With the Birth of Her First Son Just Days Away, 15-Year-Old Salvadoran Girl Who Fled from Gang Violence Dreams of Becoming an Attorney
May 16, 2019
By Manuel Ocaño
Fifteen-year-old Milagro de Jesús had to flee El Salvador with her younger sister, age 13, after being told by MS13 gang members that they were both “chosen” to become their girlfriends.
When Milagro’s father tried to talk to the gang members to ask them to leave his daughters alone, they beat him so badly he could hardly stand up.
“That’s when we decided we had to run, and my dad said to go to Tijuana, and from there we could cross to the U.S.,” says Milagro just one week away from her due date to deliver her Mexican baby-to-be.
Things, however, did not go as the father and daughters had planned. Upon entering Mexico, they got stuck at a roadblock and were unable to proceed but could not afford to go back either. Back home, they faced retaliation from the gang members and, according to Milagro “the police there do nothing, it’s like they work for the gangs.”
Their father decided to split up and try his luck alone to get to the U.S., get a job, and use the money he’d earn to help the rest of his family. Unfortunately for him, he was arrested while crossing into San Diego and deported back to El Salvador, where he left from again as soon as his plane touched down.

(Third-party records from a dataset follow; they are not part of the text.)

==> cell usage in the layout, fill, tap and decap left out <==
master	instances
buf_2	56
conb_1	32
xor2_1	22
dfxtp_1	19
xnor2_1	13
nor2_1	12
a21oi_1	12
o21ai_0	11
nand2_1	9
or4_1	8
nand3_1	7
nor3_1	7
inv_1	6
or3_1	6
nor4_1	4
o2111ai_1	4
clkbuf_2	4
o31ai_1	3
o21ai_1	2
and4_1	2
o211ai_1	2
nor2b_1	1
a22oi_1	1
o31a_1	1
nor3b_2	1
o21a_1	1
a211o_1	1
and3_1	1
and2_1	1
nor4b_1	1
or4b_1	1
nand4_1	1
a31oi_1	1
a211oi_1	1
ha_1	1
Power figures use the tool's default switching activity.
<file path="config.mk">
export PLATFORM = sky130hd
export DESIGN_NAME = uart_mmio_tx
export DESIGN_NICKNAME = d
export VERILOG_FILES = /design/src/rtl/uart_mmio_tx.sv
export SDC_FILE = /design/constraint.sdc
export NUM_CORES = 1
export LEC_CHECK = 0
export CAP_MARGIN = 15
export CORE_ASPECT_RATIO = 1.4
export CORE_MARGIN = 2
export CORE_UTILIZATION = 42
export CTS_BUF_LIST = sky130_fd_sc_hd__clkbuf_8 sky130_fd_sc_hd__clkbuf_16
export DETAILED_ROUTE_END_ITERATION = 8
export GPL_TIMING_DRIVEN = 0
export PLACE_DENSITY = 0.82
export SKIP_CTS_REPAIR_TIMING = 1
export SYNTH_ARGS = -nofsm -noshare
export SYNTH_HDL_FRONTEND = slang
export SYNTH_SLANG_ARGS = --single-unit
</file>
<file path="constraint.sdc">
create_clock -name clk -period 2.43 [get_ports clk]
set_input_delay 0.243 -clock clk [delete_from_list [all_inputs] [get_ports clk]]
set_output_delay 0.243 -clock clk [all_outputs]
set_load 0.02 [all_outputs]
</file>
<file path="src/rtl/uart_mmio_tx.sv">
// Memory-mapped 8N1 UART transmitter: TXDATA/STATUS registers on a simple store bus,
// a one-byte holding register in front of a start/data/stop shifter.
module uart_mmio_tx #(
  parameter logic [31:0] BASE_ADDR    = 32'h1001_0000,
  parameter logic [15:0] CLKS_PER_BIT = 16'd434
) (
  input  logic        clk,
  input  logic        rst,
  input  logic [31:0] HADDR,
  input  logic [31:0] HWDATA,
  input  logic        MemWrite,
  output logic [31:0] HRDATA,
  output logic        tx,
  output logic        tx_busy
);

  typedef enum logic [1:0] {IDLE, START, DATA, STOP} state_e;

  state_e      state_q;
  logic [7:0]  hold_q, hold_d;
  logic        hold_full_q, hold_full_d;
  logic        ovf_q, ovf_d;
  logic [7:0]  shift_q;
  logic [15:0] baud_q;
  logic [2:0]  bit_q;
  logic        tx_q;

  logic wr_data, wr_status, drain, accept, overflow, baud_done;
  logic unused_hwdata;

  assign wr_data       = MemWrite && (HADDR == BASE_ADDR);
  assign wr_status     = MemWrite && (HADDR == BASE_ADDR + 32'd4);
  assign drain         = (state_q == IDLE) && hold_full_q;
  // A write that lands while the holding byte is being drained is accepted.
  assign accept        = wr_data && (!hold_full_q || drain);
  assign overflow      = wr_data && hold_full_q && !drain;
  assign baud_done     = (baud_q == CLKS_PER_BIT - 16'd1);
  assign unused_hwdata = ^HWDATA[31:8];

  // NOTE: combinational next-state logic uses blocking '=' with a default on every
  // path (no latches); the clocked block below uses only non-blocking '<='.
  always_comb begin
    hold_d      = hold_q;
    hold_full_d = hold_full_q;
    ovf_d       = ovf_q;
    if (drain) hold_full_d = 1'b0;
    if (accept) begin
      hold_d      = HWDATA[7:0];
      hold_full_d = 1'b1;
    end
    if (wr_status && HWDATA[2]) ovf_d = 1'b0;
    if (overflow) ovf_d = 1'b1;
  end

  always_ff @(posedge clk) begin
    if (rst) begin
      state_q     <= IDLE;
      hold_q      <= 8'h00;
      hold_full_q <= 1'b0;
      ovf_q       <= 1'b0;
      shift_q     <= 8'h00;
      baud_q      <= 16'd0;
      bit_q       <= 3'd0;
      tx_q        <= 1'b1;
    end else begin
      hold_q      <= hold_d;
      hold_full_q <= hold_full_d;
      ovf_q       <= ovf_d;
      case (state_q)
        IDLE: begin
          baud_q <= 16'd0;
          bit_q  <= 3'd0;
          tx_q   <= 1'b1;
          if (hold_full_q) begin
            shift_q <= hold_q;
            state_q <= START;
            tx_q    <= 1'b0;
          end
        end
        START: begin
          if (baud_done) begin
            baud_q  <= 16'd0;
            state_q <= DATA;
            tx_q    <= shift_q[0];
          end else begin
            baud_q <= baud_q + 16'd1;
          end
        end
        DATA: begin
          if (baud_done) begin
            baud_q <= 16'd0;
            if (bit_q == 3'd7) begin
              state_q <= STOP;
              tx_q    <= 1'b1;
            end else begin
              bit_q <= bit_q + 3'd1;
              tx_q  <= shift_q[bit_q + 3'd1];
            end
          end else begin
            baud_q <= baud_q + 16'd1;
          end
        end
        STOP: begin
          // Leaving STOP always passes through exactly one IDLE cycle.
          if (baud_done) begin
            baud_q  <= 16'd0;
            state_q <= IDLE;
          end else begin
            baud_q <= baud_q + 16'd1;
          end
        end
        default: state_q <= IDLE;
      endcase
    end
  end

  always_comb begin
    HRDATA = 32'b0;
    if (HADDR == BASE_ADDR + 32'd4)
      HRDATA = {29'b0, ovf_q, hold_full_q, state_q != IDLE};
    else if (HADDR == BASE_ADDR)
      HRDATA = {24'b0, hold_q};
  end

  assign tx      = tx_q;
  assign tx_busy = hold_full_q || (state_q != IDLE);

endmodule

</file>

Meanwhile, both Milagro and her sister joined a caravan that had crossed into Mexico and traveled as unaccompanied minors to Tijuana, where they hoped to meet up with their father, unaware that he had been deported.
When their father attempted to cross again from Guatemala into Mexico, he was detained because he had already crossed before with a Mexican permit only to be deported. He is now stuck in Chiapas, Mexico, where he has to show up to sign his presence each week, without permission to leave the state.
Now, Milagro has decided to remain in Mexico and petition for asylum in Tijuana. Although she says she always wanted her baby, she acknowledges being harassed because of it since leaving El Salvador, both by private individuals and by public officials. “They have called us all kinds of names… my sister too.”
“It has been difficult for me, because practically the only family support I’ve had has been my little sister. It was very hard to tell mom, then dad, what was going on, but I think they’ve understood, and they support me, even though they’re far away,” shares Milagro.
Now, although she is about to give birth in a few days, she wants to go back to school, since she left her high school unfinished, while her sister was just in elementary school when they had to flee together.
“Because of everything I’ve seen,” says Milagro, “from the time I was living in El Salvador, to everything I saw during the journey and all the suffering migrants and the people we met along the way go through, I would like to study law.”
Although the 15-year-old is a witness in a pending case regarding the disappearance of young migrant women in Tijuana, the accused Guatemalan smuggler (“coyote”) is still living free because authorities discount Milagro’s account because of her age.
She will have to work while she studies and hopes her younger sister can help her care for the baby she is expecting to welcome into the world in the coming days. She says she will name the baby Alexander Adonai.
This past Mother’s Day, Milagro was the most celebrated mom.